The Design and Implementation of a Log-Structured File System
Mendel Rosenblum and . Ousterhout
Electrical Engineering and Computer Sciences, Computer Science Division University of California
Berkeley, CA 94720
Copyright By PowCoder代写 加微信 powcoder
This paper presents a new technique for disk storage management called a log-structured file system. A log- structured file system writes all modifications to disk sequentially in a log-like structure, thereby speeding up both file writing and crash recovery. The log is the only structure on disk; it contains indexing information so that files can be read back from the log efficiently. In order to maintain large free areas on disk for fast writing, we divide the log into segments and use a segment cleaner to compress the live information from heavily fragmented segments. We present a series of simulations that demon- strate the efficiency of a simple cleaning policy based on cost and benefit. We have implemented a prototype log- structured file system called Sprite LFS; it outperforms current Unix file systems by an order of magnitude for small-file writes while matching or exceeding Unix perfor- mance for reads and large writes. Even when the overhead for cleaning is included, Sprite LFS can use 70% of the disk bandwidth for writing, whereas Unix file systems typi- cally can use only 5-10%.
1. Introduction
Over the last decade CPU speeds have increased dramatically while disk access times have only improved slowly. This trend is likely to continue in the future and it will cause more and more applications to become disk- bound. To lessen the impact of this problem, we have dev- ised a new disk storage management technique called a log-structured file system, which uses disks an order of
The work described here was supported in part by the Na- tional Science Foundation under grant CCR-8900029, and in part by the National Aeronautics and Space Administration and the Defense Advanced Research Projects Agency under contract NAG2-591.
This paper will appear in the Proceedings of the 13th ACM Sym- posium on Operating Systems Principles and the February 1992 ACM Transactions on Computer Systems.
magnitude more efficiently than current file systems.

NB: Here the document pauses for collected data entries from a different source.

File: ./constraint.sdc
current_design multiplier

set clk_period 27.5
set clk_io_pct 0.2

create_clock -name clk0 -period $clk_period [get_ports {clk}]

set non_clock_inputs [all_inputs -no_clocks]
set_input_delay [expr $clk_period * $clk_io_pct] -clock clk0 $non_clock_inputs
set_output_delay [expr $clk_period * $clk_io_pct] -clock clk0 [all_outputs]
File: ./run.sh
#!/bin/bash
# OpenROAD 26Q1-2900-gdf79404cd8, Yosys 0.63+post, stock flow scripts
make -C /OpenROAD-flow-scripts/flow DESIGN_CONFIG=/design/flow/config.mk WORK_HOME=/design/flow/orfs finish
File: ./config.mk
export PLATFORM = sky130hd
export DESIGN_NAME = multiplier
export DESIGN_NICKNAME = multiplier
export VERILOG_FILES = /design/flow/design.v
export SDC_FILE = /design/flow/constraint.sdc
export NUM_CORES = 4
export LEC_CHECK = 1
export CORE_UTILIZATION = 30
File: ./design.v
module cla32 (a, b, s, ci, co);
	input[31:0] a, b;
	input ci;
	output [31:0] s;
	output co;
	wire w0, w1, w2, w3, w4, w5, w6;
	cla4 U0_cla4(.a(a[3:0]), .b(b[3:0]), .s(s[3:0]), .ci(ci), .co(w0));
	cla4 U1_cla4(.a(a[7:4]), .b(b[7:4]), .s(s[7:4]), .ci(w0), .co(w1));
	cla4 U2_cla4(.a(a[11:8]), .b(b[11:8]), .s(s[11:8]), .ci(w1), .co(w2));
	cla4 U3_cla4(.a(a[15:12]), .b(b[15:12]), .s(s[15:12]), .ci(w2), .co(w3));
	cla4 U4_cla4(.a(a[19:16]), .b(b[19:16]), .s(s[19:16]), .ci(w3), .co(w4));
	cla4 U5_cla4(.a(a[23:20]), .b(b[23:20]), .s(s[23:20]), .ci(w4), .co(w5));
	cla4 U6_cla4(.a(a[27:24]), .b(b[27:24]), .s(s[27:24]), .ci(w5), .co(w6));
	cla4 U7_cla4(.a(a[31:28]), .b(b[31:28]), .s(s[31:28]), .ci(w6), .co(co));
endmodule
module cla4(a, b, ci, s, co);
input [3:0] a, b;
input ci;
output [3:0] s;
output co;
wire [3:0] c;
fa_v2 fa0 (.a(a[0]), .b(b[0]), .ci(ci), .s(s[0]));
fa_v2 fa1 (.a(a[1]), .b(b[1]), .ci(c[0]), .s(s[1]));
fa_v2 fa2 (.a(a[2]), .b(b[2]), .ci(c[1]), .s(s[2]));
fa_v2 fa3 (.a(a[3]), .b(b[3]), .ci(c[2]), .s(s[3]));
clb4 clb4 (.a(a), .b(b), .ci(ci), .c1(c[0]), .c2(c[1]), .c3(c[2]), .co(co));
endmodule
module cla64 (a, b, s, ci, co);
	input [63:0] a, b;
	input ci;
	output [63:0] s;
	output co;
	wire w;
	cla32 U0_cla32(.a(a[31:0]),.b(b[31:0]),.ci(ci),.s(s[31:0]),.co(w));
	cla32 U1_cla32(.a(a[63:32]),.b(b[63:32]),.ci(w),.s(s[63:32]),.co(co));
endmodule
module clb4(a, b, ci, c1, c2, c3, co);	 
	input [3:0] a, b;							 
	input ci;									 
	output c1, c2, c3, co;					 
	wire [3:0] g, p;							 
	wire w0_c1;									 
	wire w0_c2, w1_c2;						 
	wire w0_c3, w1_c3, w2_c3;				 
	wire w0_co, w1_co, w2_co, w3_co; 	 
	_and2 U0_and2(a[0], b[0], g[0]);		 
	_and2 U1_and2(a[1], b[1], g[1]);		 
	_and2 U2_and2(a[2], b[2], g[2]);		 
	_and2 U3_and2(a[3], b[3], g[3]);		 
	_or2 	U4_or2(a[0], b[0], p[0]);		 
	_or2 	U5_or2(a[1], b[1], p[1]);		 
	_or2 	U6_or2(a[2], b[2], p[2]);		 
	_or2 	U7_or2(a[3], b[3], p[3]);		 
	_and2 U8_and2(p[0], ci, w0_c1);		 
	_or2 U9_or2(g[0], w0_c1, c1);			 
	_and2 U10_and2(p[1], g[0], w0_c2);	 
	_and3 U11_and3(p[1], p[0], ci, w1_c2 );  
	_or3 U12_or3(g[1], w0_c2, w1_c2, c2);	  
	_and2 U13_and2(p[2], g[1], w0_c3);	 
	_and3 U14_and3(p[2], p[1], g[0], w1_c3);	 
	_and4 U15_and4(p[2], p[1], p[0], ci, w2_c3);	 
	_or4 U16_or4(g[2], w0_c3, w1_c3, w2_c3, c3);	 
	_and2 U17_and2(p[3], g[2], w0_co);								 
	_and3 U18_and3(p[3], p[2], g[1], w1_co);						 
	_and4 U19_and4(p[3], p[2], p[1], g[0], w2_co);				 
	_and5 U20_and6(p[3], p[2], p[1], p[0], ci, w3_co);			 
	_or5 U21_or6(g[3], w0_co, w1_co, w2_co, w3_co, co);		 
endmodule
==> flow/design.v <==
`timescale 1 ns / 1 ps
module vesa2pixelstream (
                clk,
                rst,
                hsync,
                vsync,
                blank_n_de,
                h_start,
				h_end,
				v_start,
				v_end,
                pixel_stream_valid
                );
  output   		h_start;
  output   		h_end;
  output   		v_start;
  output   		v_end;
  output		pixel_stream_valid;
  input         hsync;
  input        	vsync;
  input        	blank_n_de;
  input         clk;
  input         rst;
  parameter        H_LEFT_BORDER = 0;  
  parameter        H_SYNC = 40;
  parameter        H_RIGHT_BORDER = 0;  
  parameter        H_FP = 110;  
  parameter        H_BP = 220;
  parameter        H_BLANK = 370;                     
  parameter        H_ADDR = 1280;
  parameter        H_TOTAL = 1650;                     
  parameter        V_TOP_BORDER = 0; 
  parameter        V_SYNC = 5;
  parameter        V_BOTTOM_BORDER = 0; 
  parameter        V_FP = 5;  
  parameter        V_BP = 20;
  parameter        V_BLANK = 30;                     
  parameter        V_ADDR = 720;
  parameter        V_TOTAL = 750;                     
  reg			hsync_d1;
  wire			hsync_start;
  always @(posedge clk or posedge rst)
  begin 
    if (rst) begin
		hsync_d1 <= 1'b0;
	end
    else
    begin
      hsync_d1 <= hsync;
    end
  end
  assign hsync_start = hsync & (!hsync_d1);
  reg			vsync_d1;
  wire			vsync_start;
  always @(posedge clk or posedge rst)
  begin
    if (rst) begin
		vsync_d1 <= 1'b0;
	end
    else
    begin
      vsync_d1 <= vsync;
    end
  end
  assign vsync_start = vsync & (!vsync_d1);
  reg    [11:0] hpos_cnt;
  wire          hpos_clr;
  always @(posedge clk or posedge rst)
  begin : hcounter
    if (rst) hpos_cnt <= 12'h000;
    else
    begin
      if (hsync_start) hpos_cnt <= 12'h000;
      else hpos_cnt <= hpos_cnt + 12'h001;
    end
  end  
  reg    [11:0] vpos_cnt;
  wire          vpos_clr;
  wire          vpos_ena;
  always @(posedge clk or posedge rst)
  begin : vcounter
    if (rst) vpos_cnt <= 12'h000;
    else
    begin
      if (vsync_start) vpos_cnt <= 12'h000;
      else if (vpos_ena) vpos_cnt <= vpos_cnt + 12'h001;
    end
  end
  assign vpos_ena = hsync_start;
  wire pixel_valid_H;
  wire pixel_valid_V;
  wire h_start_i;
  wire h_end_i;
  wire v_start_i;
  wire v_end_i;
  assign h_start_i = (hpos_cnt == (H_SYNC + H_BP + H_LEFT_BORDER- 1))? 1'b1 : 1'b0;
  assign h_end_i = (hpos_cnt == (H_SYNC + H_BP + H_LEFT_BORDER + H_ADDR - 2))? 1'b1 : 1'b0;
  assign v_start_i = (vpos_cnt == (V_SYNC + V_BP + V_TOP_BORDER)) && (hpos_cnt == (H_SYNC + H_BP + H_LEFT_BORDER - 1))? 1'b1 : 1'b0;
  assign v_end_i = (vpos_cnt == (V_SYNC + V_BP + V_TOP_BORDER + V_ADDR - 1)) && (hpos_cnt == (H_SYNC + H_BP + H_LEFT_BORDER + H_ADDR - 2))? 1'b1 : 1'b0;
  assign pixel_valid_H = (hpos_cnt >= (H_SYNC + H_BP + H_LEFT_BORDER - 1)) && (hpos_cnt < (H_TOTAL - H_FP - H_RIGHT_BORDER - 1));
  assign pixel_valid_V = (vpos_cnt >= (V_SYNC + V_BP + V_TOP_BORDER)) && (vpos_cnt < (V_TOTAL - V_FP - V_BOTTOM_BORDER));
  assign pixel_stream_valid = blank_n_de;
  assign h_start = h_start_i && pixel_stream_valid;
  assign h_end = h_end_i && pixel_stream_valid;  
  assign v_start = v_start_i && pixel_stream_valid;
  assign v_end = v_end_i && pixel_stream_valid;  
endmodule
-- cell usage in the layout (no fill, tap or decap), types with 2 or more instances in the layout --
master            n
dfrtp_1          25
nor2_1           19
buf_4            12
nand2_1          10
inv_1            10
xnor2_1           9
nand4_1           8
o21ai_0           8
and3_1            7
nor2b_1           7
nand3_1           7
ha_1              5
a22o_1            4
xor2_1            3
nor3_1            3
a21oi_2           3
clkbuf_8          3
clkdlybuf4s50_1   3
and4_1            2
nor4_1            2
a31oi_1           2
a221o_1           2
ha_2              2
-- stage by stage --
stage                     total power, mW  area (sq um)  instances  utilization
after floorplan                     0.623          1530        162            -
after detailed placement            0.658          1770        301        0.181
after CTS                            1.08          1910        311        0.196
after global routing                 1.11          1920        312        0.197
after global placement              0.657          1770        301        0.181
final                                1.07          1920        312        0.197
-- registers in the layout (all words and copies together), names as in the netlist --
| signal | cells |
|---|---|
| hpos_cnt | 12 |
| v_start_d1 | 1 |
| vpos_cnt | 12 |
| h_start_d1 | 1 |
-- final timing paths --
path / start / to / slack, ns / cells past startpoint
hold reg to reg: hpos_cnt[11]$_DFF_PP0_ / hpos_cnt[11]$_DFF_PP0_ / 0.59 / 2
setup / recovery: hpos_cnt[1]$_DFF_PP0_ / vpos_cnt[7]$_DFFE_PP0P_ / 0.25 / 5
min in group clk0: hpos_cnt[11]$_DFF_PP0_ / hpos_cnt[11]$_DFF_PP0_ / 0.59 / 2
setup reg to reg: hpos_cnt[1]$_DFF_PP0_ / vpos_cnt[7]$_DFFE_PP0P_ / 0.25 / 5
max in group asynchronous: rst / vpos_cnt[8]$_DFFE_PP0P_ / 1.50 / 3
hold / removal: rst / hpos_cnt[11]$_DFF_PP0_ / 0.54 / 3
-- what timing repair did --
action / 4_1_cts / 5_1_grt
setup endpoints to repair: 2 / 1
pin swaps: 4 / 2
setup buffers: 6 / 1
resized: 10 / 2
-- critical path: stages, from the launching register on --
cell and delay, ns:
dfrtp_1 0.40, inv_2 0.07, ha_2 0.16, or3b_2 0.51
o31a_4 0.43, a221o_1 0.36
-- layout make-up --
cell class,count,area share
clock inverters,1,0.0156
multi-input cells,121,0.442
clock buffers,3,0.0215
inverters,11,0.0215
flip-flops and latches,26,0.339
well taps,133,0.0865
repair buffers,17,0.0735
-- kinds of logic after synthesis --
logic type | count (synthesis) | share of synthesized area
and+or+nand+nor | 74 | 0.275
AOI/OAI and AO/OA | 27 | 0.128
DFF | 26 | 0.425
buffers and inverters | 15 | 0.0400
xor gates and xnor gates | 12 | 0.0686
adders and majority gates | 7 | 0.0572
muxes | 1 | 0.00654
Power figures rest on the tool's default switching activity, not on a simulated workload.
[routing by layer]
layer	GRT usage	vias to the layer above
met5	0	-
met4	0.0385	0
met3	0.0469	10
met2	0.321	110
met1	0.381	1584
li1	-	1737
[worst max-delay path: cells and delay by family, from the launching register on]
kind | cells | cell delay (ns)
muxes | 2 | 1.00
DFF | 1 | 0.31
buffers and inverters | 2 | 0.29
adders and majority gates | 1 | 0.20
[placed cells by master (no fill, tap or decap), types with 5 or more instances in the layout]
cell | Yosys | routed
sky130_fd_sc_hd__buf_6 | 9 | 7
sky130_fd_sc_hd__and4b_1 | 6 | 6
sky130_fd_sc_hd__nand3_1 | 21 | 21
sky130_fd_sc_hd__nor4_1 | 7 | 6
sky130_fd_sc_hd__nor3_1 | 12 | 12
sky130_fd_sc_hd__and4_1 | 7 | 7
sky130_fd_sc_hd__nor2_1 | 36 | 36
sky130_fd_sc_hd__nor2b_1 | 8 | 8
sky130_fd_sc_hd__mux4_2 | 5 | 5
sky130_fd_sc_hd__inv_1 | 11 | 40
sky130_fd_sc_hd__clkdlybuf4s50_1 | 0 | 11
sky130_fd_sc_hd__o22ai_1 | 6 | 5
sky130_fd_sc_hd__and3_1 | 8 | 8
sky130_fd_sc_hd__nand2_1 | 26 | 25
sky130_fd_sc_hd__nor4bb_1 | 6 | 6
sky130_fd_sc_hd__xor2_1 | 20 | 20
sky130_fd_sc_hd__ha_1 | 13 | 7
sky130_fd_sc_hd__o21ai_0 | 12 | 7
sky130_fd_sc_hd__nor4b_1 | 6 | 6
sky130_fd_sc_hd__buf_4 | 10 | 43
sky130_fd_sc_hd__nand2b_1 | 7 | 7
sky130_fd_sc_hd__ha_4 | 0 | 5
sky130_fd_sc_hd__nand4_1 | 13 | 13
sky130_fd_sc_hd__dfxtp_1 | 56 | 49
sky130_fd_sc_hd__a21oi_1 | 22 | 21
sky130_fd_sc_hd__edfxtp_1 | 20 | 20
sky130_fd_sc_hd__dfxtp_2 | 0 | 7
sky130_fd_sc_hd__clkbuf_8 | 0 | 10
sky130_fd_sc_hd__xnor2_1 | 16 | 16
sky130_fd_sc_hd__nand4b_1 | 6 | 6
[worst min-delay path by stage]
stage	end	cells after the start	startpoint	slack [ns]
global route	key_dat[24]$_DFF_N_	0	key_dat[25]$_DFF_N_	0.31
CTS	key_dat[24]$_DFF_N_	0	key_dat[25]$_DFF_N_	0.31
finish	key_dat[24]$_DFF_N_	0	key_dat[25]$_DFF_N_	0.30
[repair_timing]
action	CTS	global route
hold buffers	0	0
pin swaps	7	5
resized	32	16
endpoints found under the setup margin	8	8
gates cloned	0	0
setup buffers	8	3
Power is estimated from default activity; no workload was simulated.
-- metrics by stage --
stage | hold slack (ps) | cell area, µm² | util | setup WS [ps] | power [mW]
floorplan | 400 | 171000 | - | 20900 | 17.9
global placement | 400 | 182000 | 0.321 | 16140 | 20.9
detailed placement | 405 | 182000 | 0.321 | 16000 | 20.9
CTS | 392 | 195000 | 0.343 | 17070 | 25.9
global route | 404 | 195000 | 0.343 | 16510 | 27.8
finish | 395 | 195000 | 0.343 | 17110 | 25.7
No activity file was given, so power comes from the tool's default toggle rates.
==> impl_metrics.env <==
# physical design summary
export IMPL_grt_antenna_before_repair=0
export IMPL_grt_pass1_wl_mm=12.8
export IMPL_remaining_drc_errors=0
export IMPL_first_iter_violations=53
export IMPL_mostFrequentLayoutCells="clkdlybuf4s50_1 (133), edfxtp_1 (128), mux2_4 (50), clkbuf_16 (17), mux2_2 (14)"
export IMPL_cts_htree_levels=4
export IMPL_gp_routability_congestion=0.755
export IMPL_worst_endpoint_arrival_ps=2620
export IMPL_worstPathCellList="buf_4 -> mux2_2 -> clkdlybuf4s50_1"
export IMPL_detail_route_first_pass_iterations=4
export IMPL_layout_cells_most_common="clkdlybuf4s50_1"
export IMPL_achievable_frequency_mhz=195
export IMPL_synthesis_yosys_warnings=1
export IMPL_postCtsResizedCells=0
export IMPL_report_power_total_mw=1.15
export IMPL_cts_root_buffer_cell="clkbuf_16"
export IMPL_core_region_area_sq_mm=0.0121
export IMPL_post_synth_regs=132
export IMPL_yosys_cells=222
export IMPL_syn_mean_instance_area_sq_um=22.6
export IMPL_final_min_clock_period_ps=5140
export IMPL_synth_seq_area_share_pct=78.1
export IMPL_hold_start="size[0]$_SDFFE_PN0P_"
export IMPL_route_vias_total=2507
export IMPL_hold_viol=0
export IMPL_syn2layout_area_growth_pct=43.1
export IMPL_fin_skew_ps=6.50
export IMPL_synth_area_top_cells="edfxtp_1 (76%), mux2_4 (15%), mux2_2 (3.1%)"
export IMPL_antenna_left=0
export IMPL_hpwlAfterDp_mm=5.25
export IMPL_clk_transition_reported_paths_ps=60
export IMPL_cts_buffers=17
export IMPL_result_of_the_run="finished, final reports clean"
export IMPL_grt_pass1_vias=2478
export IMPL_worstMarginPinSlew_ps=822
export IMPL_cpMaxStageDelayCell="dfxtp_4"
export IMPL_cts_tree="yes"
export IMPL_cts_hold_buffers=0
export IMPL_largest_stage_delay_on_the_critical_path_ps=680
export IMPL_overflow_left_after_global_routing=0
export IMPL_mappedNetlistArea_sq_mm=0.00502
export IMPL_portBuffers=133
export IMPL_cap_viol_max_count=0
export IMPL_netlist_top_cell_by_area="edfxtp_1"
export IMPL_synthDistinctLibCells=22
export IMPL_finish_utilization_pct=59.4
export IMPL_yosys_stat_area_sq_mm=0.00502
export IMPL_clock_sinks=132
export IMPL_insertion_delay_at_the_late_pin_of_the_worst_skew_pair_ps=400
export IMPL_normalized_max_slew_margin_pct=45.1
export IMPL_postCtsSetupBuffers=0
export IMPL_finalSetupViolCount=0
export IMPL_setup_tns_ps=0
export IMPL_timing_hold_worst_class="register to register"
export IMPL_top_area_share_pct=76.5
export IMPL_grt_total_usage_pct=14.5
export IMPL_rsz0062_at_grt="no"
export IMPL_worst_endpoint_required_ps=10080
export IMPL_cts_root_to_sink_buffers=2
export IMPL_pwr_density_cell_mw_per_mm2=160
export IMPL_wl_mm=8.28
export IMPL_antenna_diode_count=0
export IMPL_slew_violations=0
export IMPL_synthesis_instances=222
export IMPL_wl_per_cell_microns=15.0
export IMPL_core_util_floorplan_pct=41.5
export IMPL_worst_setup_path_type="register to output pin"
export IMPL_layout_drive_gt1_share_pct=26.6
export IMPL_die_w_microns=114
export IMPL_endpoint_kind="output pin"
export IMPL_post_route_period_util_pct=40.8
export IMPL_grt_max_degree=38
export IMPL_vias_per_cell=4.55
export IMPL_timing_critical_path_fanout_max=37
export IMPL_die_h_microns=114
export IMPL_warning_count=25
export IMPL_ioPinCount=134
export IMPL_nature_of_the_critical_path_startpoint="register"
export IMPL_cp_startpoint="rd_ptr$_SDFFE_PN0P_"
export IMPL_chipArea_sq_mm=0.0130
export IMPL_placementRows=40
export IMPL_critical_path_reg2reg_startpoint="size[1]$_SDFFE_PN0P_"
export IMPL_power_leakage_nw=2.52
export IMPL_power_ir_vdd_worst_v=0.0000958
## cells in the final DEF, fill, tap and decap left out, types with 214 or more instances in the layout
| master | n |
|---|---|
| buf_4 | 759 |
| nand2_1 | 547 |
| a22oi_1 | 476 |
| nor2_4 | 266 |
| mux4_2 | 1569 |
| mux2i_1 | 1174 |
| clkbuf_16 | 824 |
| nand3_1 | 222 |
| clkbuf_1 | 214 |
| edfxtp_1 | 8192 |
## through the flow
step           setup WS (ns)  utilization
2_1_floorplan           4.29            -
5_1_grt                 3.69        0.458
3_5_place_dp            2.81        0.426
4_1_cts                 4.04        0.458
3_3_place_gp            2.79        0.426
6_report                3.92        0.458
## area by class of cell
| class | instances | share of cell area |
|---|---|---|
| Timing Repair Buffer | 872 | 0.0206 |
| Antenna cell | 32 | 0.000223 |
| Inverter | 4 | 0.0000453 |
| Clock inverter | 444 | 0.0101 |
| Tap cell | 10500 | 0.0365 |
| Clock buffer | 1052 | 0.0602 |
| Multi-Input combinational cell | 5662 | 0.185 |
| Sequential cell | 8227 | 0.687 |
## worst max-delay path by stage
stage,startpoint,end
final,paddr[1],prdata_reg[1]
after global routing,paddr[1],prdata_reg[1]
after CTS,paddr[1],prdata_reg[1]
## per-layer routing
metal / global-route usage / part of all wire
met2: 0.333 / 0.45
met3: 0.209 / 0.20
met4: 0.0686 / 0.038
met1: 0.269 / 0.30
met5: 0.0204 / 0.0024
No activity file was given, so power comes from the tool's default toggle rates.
`flow/run.sh`:
```
#!/bin/bash
# OpenROAD 26Q1-2900-gdf79404cd8, Yosys 0.63+post, stock flow scripts
make -C /OpenROAD-flow-scripts/flow DESIGN_CONFIG=/design/flow/config.mk WORK_HOME=/design/flow/orfs finish
```
`flow/config.mk`:
```
export PLATFORM = sky130hd
export DESIGN_NAME = BP
export DESIGN_NICKNAME = BP
export VERILOG_FILES = /design/flow/design.v
export SDC_FILE = /design/flow/constraint.sdc
export NUM_CORES = 4
export LEC_CHECK = 1
export CORE_AREA = 10 10 70 70
export DIE_AREA = 0 0 80 80
```
`flow/constraint.sdc`:
```
current_design BP

set clk_period 1.7
set clk_io_pct 0.2

create_clock -name clk0 -period $clk_period [get_ports {clk}]

set non_clock_inputs [all_inputs -no_clocks]
set_input_delay [expr $clk_period * $clk_io_pct] -clock clk0 $non_clock_inputs
set_output_delay [expr $clk_period * $clk_io_pct] -clock clk0 [all_outputs]
```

Log-structured file systems are based on the assump- tion that files are cached in main memory and that increas- ing memory sizes will make the caches more and more effective at satisfying read requests[1]. As a result, disk traffic will become dominated by writes. A log-structured file system writes all new information to disk in a sequen- tial structure called the log. This approach increases write performance dramatically by eliminating almost all seeks. The sequential nature of the log also permits much faster crash recovery: current Unix file systems typically must scan the entire disk to restore consistency after a crash, but a log-structured file system need only examine the most recent portion of the log.
The notion of logging is not new, and a number of recent file systems have incorporated a log as an auxiliary structure to speed up writes and crash recovery[2, 3]. How- ever, these other systems use the log only for temporary storage; the permanent home for information is in a tradi- tional random-access storage structure on disk. In contrast, a log-structured file system stores data permanently in the log: there is no other structure on disk. The log contains indexing information so that files can be read back with efficiency comparable to current file systems.
For a log-structured file system to operate efficiently, it must ensure that there are always large extents of free space available for writing new data. This is the most difficult challenge in the design of a log-structured file sys- tem. In this paper we present a solution based on large extents called segments, where a segment cleaner process continually regenerates empty segments by compressing the live data from heavily fragmented segments. We used a simulator to explore different cleaning policies and discovered a simple but effective algorithm based on cost and benefit: it segregates older, more slowly changing data from young rapidly-changing data and treats them dif- ferently during cleaning.
We have constructed a prototype log-structured file system called Sprite LFS, which is now in production use as part of the Sprite network operating system[4]. Bench- mark programs demonstrate that the raw writing speed of Sprite LFS is more than an order of magnitude greater than that of Unix for small files. Even for other workloads, such
July 24, 1991
as those including reads and large-file accesses, Sprite LFS is at least as fast as Unix in all cases but one (files read sequentially after being written randomly). We also meas- ured the long-term overhead for cleaning in the production system. Overall, Sprite LFS permits about 65-75% of a disk’s raw bandwidth to be used for writing new data (the rest is used for cleaning). For comparison, Unix systems can only utilize 5-10% of a disk’s raw bandwidth for writ- ing new data; the rest of the time is spent seeking.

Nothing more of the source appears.